A number of key issues were discussed during the conference. 

  • A number of speakers talked to the importance of access to accurate information for all in this time of pandemic. AI has the potential to help filter misinformation and foreground accurate information. Access to information is a fundamental right; what sorts of regulations/policies are needed to ensure that AI facilitates this right?
  • Saadia Sánchez-Vegas, the opening speaker and Director of the UNESCO Cluster Office for the Caribbean, talked issues around the ownership of data needed to train models that can be used to support or automate decision making. Making information accessible through social media and the web has also meant that our data is used for training purposes. She also talked about the diverse impacts that AI may have to different geographies and countries. For example, AI may have a dramatic impact to the economy of a small island state like Jamaica, which is largely dependent on tourism: positive, by helping improve the efficiency of renewable resources, or negative, by causing disruptions in the employment market. 
  • Dorothy Gordon, Chair of the UNESCO Information For All Programme, talked about Zuboff’s idea of “surveillance capitalism” and how our information is being harvested in order to predict our behaviour, sell us products, and, in some cases, even manipulate us. Alas, there is a feeling of helplessness in the face of scandals like Cambridge Analytica. She warned that the digital divide will only get worse if we don’t overcome our helplessness and develop evidence-based policies and systems.

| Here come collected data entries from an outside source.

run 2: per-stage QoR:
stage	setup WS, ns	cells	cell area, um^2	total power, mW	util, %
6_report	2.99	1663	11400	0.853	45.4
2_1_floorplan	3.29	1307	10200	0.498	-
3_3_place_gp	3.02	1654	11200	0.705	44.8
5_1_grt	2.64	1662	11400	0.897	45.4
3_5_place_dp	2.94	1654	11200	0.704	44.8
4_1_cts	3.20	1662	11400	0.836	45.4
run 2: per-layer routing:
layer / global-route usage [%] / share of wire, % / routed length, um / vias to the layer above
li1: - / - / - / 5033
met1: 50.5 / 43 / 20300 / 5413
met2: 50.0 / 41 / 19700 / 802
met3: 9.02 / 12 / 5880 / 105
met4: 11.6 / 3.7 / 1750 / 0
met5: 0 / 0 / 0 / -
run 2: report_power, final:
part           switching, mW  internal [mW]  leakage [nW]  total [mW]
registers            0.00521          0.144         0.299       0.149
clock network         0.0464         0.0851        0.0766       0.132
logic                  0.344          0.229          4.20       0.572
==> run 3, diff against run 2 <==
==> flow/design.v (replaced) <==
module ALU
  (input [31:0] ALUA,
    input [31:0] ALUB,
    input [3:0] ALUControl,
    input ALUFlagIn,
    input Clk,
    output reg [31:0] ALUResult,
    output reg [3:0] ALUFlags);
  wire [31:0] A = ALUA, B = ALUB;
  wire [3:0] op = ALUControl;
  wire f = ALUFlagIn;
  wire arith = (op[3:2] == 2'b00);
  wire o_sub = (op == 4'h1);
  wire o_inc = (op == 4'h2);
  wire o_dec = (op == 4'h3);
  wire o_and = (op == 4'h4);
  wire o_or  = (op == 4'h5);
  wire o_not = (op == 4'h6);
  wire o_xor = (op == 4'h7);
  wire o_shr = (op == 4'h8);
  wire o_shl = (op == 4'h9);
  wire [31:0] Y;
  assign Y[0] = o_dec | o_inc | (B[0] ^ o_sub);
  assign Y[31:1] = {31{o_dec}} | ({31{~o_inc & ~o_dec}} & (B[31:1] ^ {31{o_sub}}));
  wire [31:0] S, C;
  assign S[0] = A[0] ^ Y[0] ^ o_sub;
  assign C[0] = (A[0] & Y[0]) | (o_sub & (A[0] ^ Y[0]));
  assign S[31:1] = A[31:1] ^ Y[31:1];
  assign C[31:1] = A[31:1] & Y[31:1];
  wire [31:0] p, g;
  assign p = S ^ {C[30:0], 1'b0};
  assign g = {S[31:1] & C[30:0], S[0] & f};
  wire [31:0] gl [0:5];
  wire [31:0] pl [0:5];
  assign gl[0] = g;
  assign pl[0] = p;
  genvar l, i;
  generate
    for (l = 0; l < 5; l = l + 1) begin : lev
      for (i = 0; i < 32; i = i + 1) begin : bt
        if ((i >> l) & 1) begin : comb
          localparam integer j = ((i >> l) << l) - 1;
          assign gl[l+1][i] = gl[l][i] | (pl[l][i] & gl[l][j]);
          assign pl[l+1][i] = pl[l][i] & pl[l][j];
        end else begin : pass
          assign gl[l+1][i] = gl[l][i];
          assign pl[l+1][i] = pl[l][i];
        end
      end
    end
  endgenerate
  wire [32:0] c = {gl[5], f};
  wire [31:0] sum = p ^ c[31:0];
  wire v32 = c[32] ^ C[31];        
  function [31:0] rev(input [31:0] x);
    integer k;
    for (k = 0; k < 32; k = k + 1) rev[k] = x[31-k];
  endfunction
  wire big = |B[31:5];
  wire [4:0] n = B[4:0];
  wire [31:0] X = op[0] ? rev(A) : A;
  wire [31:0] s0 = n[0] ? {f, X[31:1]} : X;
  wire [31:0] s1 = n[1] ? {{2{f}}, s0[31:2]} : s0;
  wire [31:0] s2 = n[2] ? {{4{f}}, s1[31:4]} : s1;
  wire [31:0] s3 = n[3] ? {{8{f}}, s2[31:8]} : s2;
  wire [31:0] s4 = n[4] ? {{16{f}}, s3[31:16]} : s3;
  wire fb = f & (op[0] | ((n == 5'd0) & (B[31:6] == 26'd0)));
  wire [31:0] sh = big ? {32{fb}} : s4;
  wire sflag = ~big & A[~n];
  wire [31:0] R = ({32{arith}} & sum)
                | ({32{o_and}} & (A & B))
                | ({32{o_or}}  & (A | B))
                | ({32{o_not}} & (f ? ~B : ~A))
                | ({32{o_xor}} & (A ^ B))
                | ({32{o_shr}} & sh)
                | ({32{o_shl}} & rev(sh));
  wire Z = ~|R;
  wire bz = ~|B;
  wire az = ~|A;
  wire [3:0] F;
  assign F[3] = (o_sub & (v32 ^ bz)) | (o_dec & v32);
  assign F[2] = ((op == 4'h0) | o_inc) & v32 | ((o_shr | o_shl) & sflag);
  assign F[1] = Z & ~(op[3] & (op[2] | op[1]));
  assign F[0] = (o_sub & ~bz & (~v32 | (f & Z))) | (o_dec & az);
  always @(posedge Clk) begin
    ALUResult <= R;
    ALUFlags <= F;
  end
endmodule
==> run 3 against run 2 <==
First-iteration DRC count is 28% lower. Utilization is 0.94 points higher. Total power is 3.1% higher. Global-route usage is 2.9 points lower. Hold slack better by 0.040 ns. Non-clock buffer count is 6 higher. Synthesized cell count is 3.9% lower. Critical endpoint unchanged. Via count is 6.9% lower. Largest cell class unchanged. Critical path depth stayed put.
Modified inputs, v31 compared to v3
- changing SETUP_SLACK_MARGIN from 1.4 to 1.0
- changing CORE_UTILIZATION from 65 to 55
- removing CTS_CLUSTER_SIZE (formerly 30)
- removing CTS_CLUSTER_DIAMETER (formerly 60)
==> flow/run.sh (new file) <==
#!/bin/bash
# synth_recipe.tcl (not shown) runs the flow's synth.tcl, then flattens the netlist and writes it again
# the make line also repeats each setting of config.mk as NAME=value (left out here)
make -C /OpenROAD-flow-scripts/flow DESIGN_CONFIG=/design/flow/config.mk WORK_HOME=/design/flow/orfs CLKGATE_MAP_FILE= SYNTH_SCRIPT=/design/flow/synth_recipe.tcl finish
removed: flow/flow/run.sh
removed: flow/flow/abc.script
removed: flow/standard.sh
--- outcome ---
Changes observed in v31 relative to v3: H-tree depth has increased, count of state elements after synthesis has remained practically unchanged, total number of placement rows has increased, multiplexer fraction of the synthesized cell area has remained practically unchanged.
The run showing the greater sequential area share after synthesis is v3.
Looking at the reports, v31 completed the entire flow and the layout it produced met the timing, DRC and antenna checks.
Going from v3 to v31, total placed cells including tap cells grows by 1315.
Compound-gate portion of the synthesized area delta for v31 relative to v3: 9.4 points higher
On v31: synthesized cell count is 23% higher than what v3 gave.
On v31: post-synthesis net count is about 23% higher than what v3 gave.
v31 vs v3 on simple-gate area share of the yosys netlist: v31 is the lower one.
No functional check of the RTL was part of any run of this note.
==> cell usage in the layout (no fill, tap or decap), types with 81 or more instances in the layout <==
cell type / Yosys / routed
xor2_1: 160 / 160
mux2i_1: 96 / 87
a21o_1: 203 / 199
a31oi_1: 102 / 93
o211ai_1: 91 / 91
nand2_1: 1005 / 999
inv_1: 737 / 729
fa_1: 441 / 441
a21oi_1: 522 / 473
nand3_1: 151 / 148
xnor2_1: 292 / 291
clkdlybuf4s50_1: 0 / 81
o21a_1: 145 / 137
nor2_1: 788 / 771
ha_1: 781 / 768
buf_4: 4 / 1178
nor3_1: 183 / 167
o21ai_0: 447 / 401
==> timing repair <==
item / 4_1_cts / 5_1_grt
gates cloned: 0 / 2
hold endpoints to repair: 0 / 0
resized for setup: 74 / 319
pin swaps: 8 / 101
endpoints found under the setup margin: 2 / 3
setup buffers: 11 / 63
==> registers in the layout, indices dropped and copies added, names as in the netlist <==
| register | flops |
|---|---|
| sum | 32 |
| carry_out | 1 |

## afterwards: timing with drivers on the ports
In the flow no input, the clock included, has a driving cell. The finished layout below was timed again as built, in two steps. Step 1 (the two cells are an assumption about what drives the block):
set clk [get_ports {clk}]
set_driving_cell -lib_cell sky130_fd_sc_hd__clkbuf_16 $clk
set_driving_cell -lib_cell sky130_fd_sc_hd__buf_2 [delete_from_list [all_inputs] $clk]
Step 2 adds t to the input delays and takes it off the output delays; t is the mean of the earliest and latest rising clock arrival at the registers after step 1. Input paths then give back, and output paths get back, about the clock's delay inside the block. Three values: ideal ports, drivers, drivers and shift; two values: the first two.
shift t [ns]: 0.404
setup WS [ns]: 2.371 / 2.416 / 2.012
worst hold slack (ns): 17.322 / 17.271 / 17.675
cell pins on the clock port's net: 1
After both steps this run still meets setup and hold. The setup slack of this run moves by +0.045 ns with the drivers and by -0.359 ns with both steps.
Background: an optimization exercise with open tools, aiming at small area. Do not read the settings as production practice. At most, simulation tests tie the RTL to the original design; equivalence was not proved. Power is estimated from default activity; no workload was simulated.

==> flow/design.v (excerpt) <==
module sap1_top (
    input  wire        clk,
    input  wire        btnC,
    input  wire        btnR,
    input  wire        btnL,
    input  wire [15:0] sw,
    output wire        sclk,
    output wire        mosi,
    output wire        cs_n,
    output wire [6:0]  seg,
    output wire [3:0]  an,
    output wire [15:0] led
);
For scale: ~960 cells after synthesis, roughly 190 flip-flops, roughly 0.0081 sq mm of cells after synthesis.
export LEC_CHECK = 0
export CAP_MARGIN = 20
export CORE_MARGIN = 2
export CORE_UTILIZATION = 40
export CTS_BUF_LIST = sky130_fd_sc_hd__clkbuf_8
export CTS_CLUSTER_DIAMETER = 60
export CTS_CLUSTER_SIZE = 12
export SLEW_MARGIN = 20
create_clock -name core_clock -period 15.0 [get_ports {clk}]
standard.sh (not shown) runs the stock make flow with config.mk's settings and CLKGATE_MAP_FILE= SYNTH_SCRIPT=/design/flow/synth_recipe.tcl, a recipe that flattens the netlist after the stock synthesis.
==> flow/flow/run.sh <==
#!/bin/bash
# Standard layout with these changes: synthesis maps the logic with an
# area-oriented abc script (flow/area.abc) and without the adder-cell step
# (registers are untouched), the ports are buffered with the smallest
# buffer, and the clock tree is built from mid-size buffers without dummy
# loads.
set -euo pipefail
export MY_ABC_SCRIPT="$PWD/flow/area.abc"
bash standard.sh SYNTH_SCRIPT="$PWD/flow/synth.tcl" ADDER_MAP_FILE= \
  BUFFER_PORTS_ARGS="-buffer_cell sky130_fd_sc_hd__buf_1" \
  CTS_ARGS="-sink_clustering_enable -repair_clock_nets -buf_list sky130_fd_sc_hd__clkbuf_8 -sink_clustering_size 12 -sink_clustering_max_diameter 60 -dont_use_dummy_load" \
  finish > make_flow.log 2>&1
==> flow/flow/area.abc <==
&get -n
&st
&syn3
&dch -f
&put
amap
topo
dnsize -c
==> flow/flow/synth.tcl <==
proc synth {args} { yosys synth -nofsm -noshare {*}$args }
proc abc {args} {
  if {[info exists ::env(MY_ABC_SCRIPT)]} {
    set i [lsearch -exact $args -script]
    if {$i >= 0} { lset args [expr {$i + 1}] $::env(MY_ABC_SCRIPT) }
  }
  yosys abc {*}$args
}
source $::env(SCRIPTS_DIR)/synth.tcl
# left out here: clear keep_hierarchy, flatten, clean up, hide names made inside functions, write 1_2_yosys.v
Edit:
--- a/flow/design.v
+++ b/flow/design.v
@@ -83,24 +83,23 @@
           end
         assign sst[gi] = st;
       end else begin : g_unused
         assign sst[gi] = 1'b0;
       end
     end
   endgenerate
   reg [2:0] ist;
-  reg [2:0] wc;
   reg       wen;
   reg       psng;
   reg [3:0] song;    
   reg [7:0] inA;
   wire      ex = (ist == EXECUTE);
   wire      snap_ld;
-  wire      wr_last = (wc == (psng ? 3'd2 : 3'd7));
+  wire      wr_last;
   always @(posedge clk)
     if (rst) begin
       ist <= IDLE;
       wen <= 1'b0;
     end else if (pe) begin
       case (ist)
         IDLE: if (bR) ist <= SELECT_PROG;
         SELECT_PROG: begin
@@ -147,31 +146,31 @@
         default: begin
           ist <= IDLE;
           wen <= 1'b0;
         end
       endcase
     end
   always @(posedge clk)
     if (cv) inA <= {cv_t[2:0], cv_u[3], cv_u[2:0], cv_b};
-    else if (pe && ist == INPUT_A && bR) inA <= sst[7:0];
+    else if (pe) begin
+      if (ist == INPUT_A && bR) inA <= sst[7:0];
+      if ((ist == SELECT_PROG && bR && sst[13]) || (ist == INPUT_B && bR)) inA[2:0] <= 3'd0;
+      if (ist == WRITE_RAM) inA[2:0] <= inA[2:0] + 3'd1;
+    end
+  assign wr_last = (inA[2:0] == (psng ? 3'd2 : 3'd7));
   always @(posedge clk)
     if (cv) song[2:0] <= {cv_h[1:0], cv_t[3]};
     else if (pe) begin
       if (ist == SELECT_PROG && bR) begin
         psng <= sst[13];
         if (sst[13]) song <= sst[5:2];
         else song[0] <= (sst[15:14] == 2'b10);
       end
     end
-  always @(posedge clk)
-    if (pe) begin
-      if (ist == WRITE_RAM) wc <= wc + 3'd1;
-      else if (ist != WRITE_WAIT) wc <= 3'd0;
-    end
   reg [2:0] cst;    
   reg [2:0] pc;
   reg       irk;
   reg [3:0] irn;
   wire [1:0] opc = irk ? 2'b11 : irn[1:0];                  
   wire [3:0] opr = irk ? irn : {irn[3], irn[3], irn[3], irn[2]};   
   reg [7:0] ra, rb;
   reg [8:0] acc;
@@ -278,17 +277,28 @@
         if (spi_evt && ex) bc <= 6'd40;
       end else if (!q[0]) begin
         sck <= ~sck;
         if (!sck) bc <= bc - 6'd1;
       end
     end
   assign sclk = sck;
   assign cs_n = ~sending;
-  assign mosi = (bc < 6'd40) ? word[bc] : 1'b0;
+  reg mo;
+  always @(*) begin
+    case (bc[5:3])
+      3'd4: mo = s_a & ra[bc[2:0]];
+      3'd3: mo = s_b & rb[bc[2:0]];
+      3'd2: mo = s_c & acc[bc[2:0]];
+      3'd1: mo = word[{3'd1, bc[2:0]}];
+      3'd0: mo = word[{3'd0, bc[2:0]}];
+      default: mo = 1'b0;
+    endcase
+  end
+  assign mosi = mo;
   localparam [6:0] SEG_I = 7'b0110000, SEG_D = 7'b1011110, SEG_L = 7'b0111000,
                    SEG_E = 7'b1111001, SEG_S = 7'b1101101, SEG_A = 7'b1110111,
                    SEG_B = 7'b1111100, SEG_X = 7'b1110110, SEG_C = 7'b0111001,
                    SEG_MINUS = 7'b1000000, SEG_OFF = 7'b0000000;
   function [6:0] seg7;
     input [3:0] d;
     begin
       case (d)
=>
- power went down by 1.7%
- final cell count went down by 1.6%
- via count went down by 0.36%
- die area went down by 1.6%
- clock power went down by about 2%
- global-route usage is about the same
- register-to-register slack loses 240 ps
- design area went down by 1.7%
- area after synthesis went down by 1.7%
- worst setup slack loses 190 ps
- non-clock buffer count went down by 1
- utilization went up by 0.52 points
- first-iteration DRC count went up by 45%
This design comes from an exercise in tuning for small area on the open sky130 flow, not from production work. The RTL was checked by simulation tests, not by an equivalence proof against the original design. Power and IR drop assume default switching activity.

## job 6063
==> flow/design.v (excerpt) <==
module Game_trinity (SW, B1, B2, CLK, RST, LED, HEX0, HEX1, HEX2, HEX3, HEX4, HEX5);
Size: ~1300 cells after synthesis, ~8000 um^2 of cells after synthesis.
==> flow/config.mk <==
export PLATFORM = sky130hd
export DESIGN_NAME = Game_trinity
export DESIGN_NICKNAME = Game_trinity
export VERILOG_FILES = /design/flow/design.v
export SDC_FILE = /design/flow/constraint.sdc
export NUM_CORES = 4
export LEC_CHECK = 0
export ABC_AREA = 1
export CAP_MARGIN = 20
export CORE_MARGIN = 2
export CORE_UTILIZATION = 40
export CTS_BUF_LIST = sky130_fd_sc_hd__clkbuf_4 sky130_fd_sc_hd__clkbuf_8
export CTS_CLUSTER_DIAMETER = 100
export CTS_CLUSTER_SIZE = 30
export PLACE_DENSITY = 0.6
export SLEW_MARGIN = 20
==> flow/constraint.sdc <==
create_clock -name core_clock -period 10.0 [get_ports {CLK}]
set_input_delay 2.0000 -clock core_clock [delete_from_list [all_inputs] [get_ports {CLK}]]
set_output_delay 2.0000 -clock core_clock [all_outputs]
set_load 0.01 [all_outputs]
standard.sh (not shown) runs the stock make flow with config.mk's settings and CLKGATE_MAP_FILE= SYNTH_SCRIPT=/design/flow/synth_recipe.tcl, a recipe that flattens the netlist after the stock synthesis.
==> flow/flow/run.sh <==
#!/bin/bash
# The standard layout, with the port buffers made of the smallest buffer cell.
set -euo pipefail
bash standard.sh finish BUFFER_PORTS_ARGS="-buffer_cell sky130_fd_sc_hd__buf_1" > standard_flow.log 2>&1
Job 6063 completed; timing, DRC and antenna clean
The inputs of job 2210 differ from those of job 6063 as listed below.
# job 6063
export LEC_CHECK = 0
export ABC_AREA = 1
export CAP_MARGIN = 20
export CORE_MARGIN = 2
export CORE_UTILIZATION = 40
export CTS_BUF_LIST = sky130_fd_sc_hd__clkbuf_4 sky130_fd_sc_hd__clkbuf_8
export CTS_CLUSTER_DIAMETER = 100
export CTS_CLUSTER_SIZE = 30
export PLACE_DENSITY = 0.6
export SLEW_MARGIN = 20
create_clock -name core_clock -period 10.0 [get_ports {CLK}]
# job 2210
export LEC_CHECK = 0
export ABC_AREA = 1
export CAP_MARGIN = 20
export CORE_MARGIN = 2
export CORE_UTILIZATION = 40
export PLACE_DENSITY = 0.6
export SLEW_MARGIN = 20
create_clock -name core_clock -period 10.0 [get_ports {CLK}]
==> flow/flow/run.sh <==
#!/bin/bash
# The standard layout, with the port buffers made of the smallest buffer cell and a clock
# tree of a few small buffers (each cluster of registers gets one buffer; no dummy loads).
set -euo pipefail
bash standard.sh finish \
  BUFFER_PORTS_ARGS="-buffer_cell sky130_fd_sc_hd__buf_1" \
  CTS_ARGS="-sink_clustering_enable -repair_clock_nets -sink_clustering_size 32 -sink_clustering_max_diameter 200 -buf_list sky130_fd_sc_hd__clkbuf_4 -root_buf sky130_fd_sc_hd__clkbuf_4 -dont_use_dummy_load" \
  > standard_flow.log 2>&1
Results
Job 2210: PASS, flow complete, no timing, DRC or antenna violations. From job 6063 to job 2210 the numbers moved as follows: global-route wire length before repair barely changed, design area dropped 2.8%. Sort job 6063 and job 2210 by area growth from synthesis to final layout desc -> top: job 6063. Between job 2210 and job 6063, the worst hold slack does not differ in any meaningful way. Job 2210: total design power is 190 uW lower than what job 6063 reported.

* * *

## v6
Game_trinity, a different RTL version from the one above (not shown whole).
Size in the first run: ~910 cells after synthesis, about 66 I/O pins, ~6300 um^2 of cells after synthesis.
clock: 10.0 ns
lec_check: 0
abc_area: 1
cap_margin: 20
core_margin: 2
core_utilization: 55
gpl_timing_driven: 0
place_density: 0.65
slew_margin: 20
==> flow/flow/run.sh <==
#!/bin/bash
# Standard synthesis, then the combinational logic re-mapped for area (registers untouched,
# proven equivalent), then the standard layout with the smallest buffer cell on the ports and
# a clock tree of small buffers without dummy loads.
set -euo pipefail
YOSYS=$FLOW_HOME/../tools/install/yosys/bin/yosys
R=orfs/results/$FLOW_PLATFORM/Game_trinity/base
export RESYN_LIB=$FLOW_HOME/platforms/$FLOW_PLATFORM/lib/sky130_fd_sc_hd__tt_025C_1v80.lib
export RESYN_TOP=$FLOW_TOP RESYN_IN=$PWD/resyn_in.v RESYN_OUT=$PWD/resyn_out.v RESYN_SCRIPT=$PWD/flow/resyn.abc

bash standard.sh synth > 1_standard_synth.log 2>&1
cp $R/1_2_yosys.v resyn_in.v
$YOSYS -c flow/resyn.tcl > 2_resyn.log 2>&1
$YOSYS -c flow/eqchk.tcl > 3_resyn_equiv.log 2>&1
cp resyn_out.v $R/1_2_yosys.v
rm -f $R/1_synth.odb $R/1_synth.sdc
bash standard.sh finish \
  BUFFER_PORTS_ARGS="-buffer_cell sky130_fd_sc_hd__buf_1" \
  CTS_ARGS="-sink_clustering_enable -repair_clock_nets -sink_clustering_size 32 -sink_clustering_max_diameter 200 -buf_list sky130_fd_sc_hd__clkbuf_4 -root_buf sky130_fd_sc_hd__clkbuf_8 -dont_use_dummy_load" \
  > 4_standard_finish.log 2>&1
==> flow/flow/resyn.tcl <==
# Re-map the combinational logic of the standard synthesis netlist with a stronger
# area-oriented ABC script. The flip-flop instances (names, cells, Q nets) are kept as they are.
yosys -import
set lib $::env(RESYN_LIB)
read_liberty -ignore_miss_func $lib
read_verilog $::env(RESYN_IN)
hierarchy -top $::env(RESYN_TOP)
foreach ff [list sky130_fd_sc_hd__dfxtp_1 sky130_fd_sc_hd__dfxtp_2 sky130_fd_sc_hd__dfxtp_4] {
  setattr -mod -set keep_hierarchy 1 $ff
}
yosys rename -hide c:_*
flatten
opt_clean -purge
stat
abc -liberty $lib -script $::env(RESYN_SCRIPT) -dont_use *lpflow* -dont_use *probe*
opt_clean -purge
hilomap -singleton -hicell sky130_fd_sc_hd__conb_1 HI -locell sky130_fd_sc_hd__conb_1 LO
splitnets
insbuf -buf sky130_fd_sc_hd__buf_1 A X
opt_clean -purge
stat -liberty $lib
select -module $::env(RESYN_TOP)
write_verilog -noexpr -noattr -nohex -nodec -selected $::env(RESYN_OUT)
Other scripts of this flow, unchanged in this note and not shown: flow/flow/eqchk.tcl, flow/flow/resyn.abc
diff inputs: v6 => v7
-- flow/flow/resyn.tcl --
<<< v6, line 9
  setattr -mod -set keep_hierarchy 1 $ff
}
yosys rename -hide c:_*
flatten
opt_clean -purge
>>> v7, line 9
  setattr -mod -set keep_hierarchy 1 $ff
}
flatten
opt_clean -purge
<<< v6, line 17
hilomap -singleton -hicell sky130_fd_sc_hd__conb_1 HI -locell sky130_fd_sc_hd__conb_1 LO
splitnets
insbuf -buf sky130_fd_sc_hd__buf_1 A X
opt_clean -purge
stat -liberty $lib
>>> v7, line 16
hilomap -singleton -hicell sky130_fd_sc_hd__conb_1 HI -locell sky130_fd_sc_hd__conb_1 LO
splitnets
insbuf -buf sky130_fd_sc_hd__buf_4 A X
opt_clean -purge
stat -liberty $lib
-- flow/config.mk --
<<< v6, line 9
export CAP_MARGIN = 20
export CORE_MARGIN = 2
export CORE_UTILIZATION = 55
export GPL_TIMING_DRIVEN = 0
export PLACE_DENSITY = 0.65
export SLEW_MARGIN = 20
>>> v7, line 9
export CAP_MARGIN = 20
export CORE_MARGIN = 2
export CORE_UTILIZATION = 40
export PLACE_DENSITY = 0.6
export SLEW_MARGIN = 20
[summary]
- v7: no failed stages, no open violations at the end
- After synthesis and placement, the instance count of v7 is above that of v6.
- v7 has minimum clock period above what v6 had.
- Diff v6..v7 | synthesized cell count | negligible

[what the ideal ports hide]
How much do the figures lean on ideal ports? The routed layouts below were timed once more, with nothing changed but the port constraints. Step 1 assumes that a clkbuf_16 drives the clock port and a buf_2 every other input. Step 2, shift: input delay + t, output delay - t, t = (earliest + latest rising clock arrival at the registers) / 2. This alone moves slack from input paths to output paths. Slacks: ideal ports / drivers / drivers and shift; pairs: ideal ports / drivers.
run	shift t [ns]	setup WS [ns]	clock arrival spread, ns	worst slew at a driven data input, ns
job 6063	0.475	3.908 / 3.884 / 3.884	0.013 / 0.013	0.04
job 2210	0.547	3.908 / 3.884 / 3.884	0.040 / 0.040	0.04
v6	0.444	3.600 / 3.563 / 3.590	0.046 / 0.046	0.04
v7	0.427	2.945 / 2.907 / 3.335	0.033 / 0.033	0.04
After both steps every run listed still meets setup and hold.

  • Coetzee Bestes, Chair for IFAP South Africa, started by asking “can we trust AI or is it already corrupted by human beings?” He talked about how information ethics and AI ethics need to converge. We need to think about the ethics both of the data, algorithms, and of the human entities developing and using AI.
  • Jill Clayton, the Privacy Commissioner of Alberta, talked about transparency and how Canadian law is falling behind. She mentioned how the Province of Quebec is currently discussing a law about regulating automated decisions. She also discussed the importance of synthetic data, as opposed to de-identified data, as a means of protecting information privacy while at the same time enabling research and innovation through data, including, for example, health data. How can we use these rich datasets appropriately without endangering the privacy of citizens?
  • Nidhi Hedge, a professor of Computing Science, and Amii Fellow, and AI4Society member, also discussed techniques for protecting data in data sets through generalization, where one hides individuals in bigger cohorts and suppresses information that can be used to identify individuals. She also mentioned the potential of synthetic data, but warned that we don’t yet know if valuable attributes might be lost in the translation. She closed by raising a question particularly relevant to the times of the pandemic, namely, virtual care or telecare: What happens to the recordings of virtual care meetings? 

This post is a summary of the detailed conference Notes on AI4AI 2020, kept by the AI4Society Associate Director, Geoffrey Rockwell.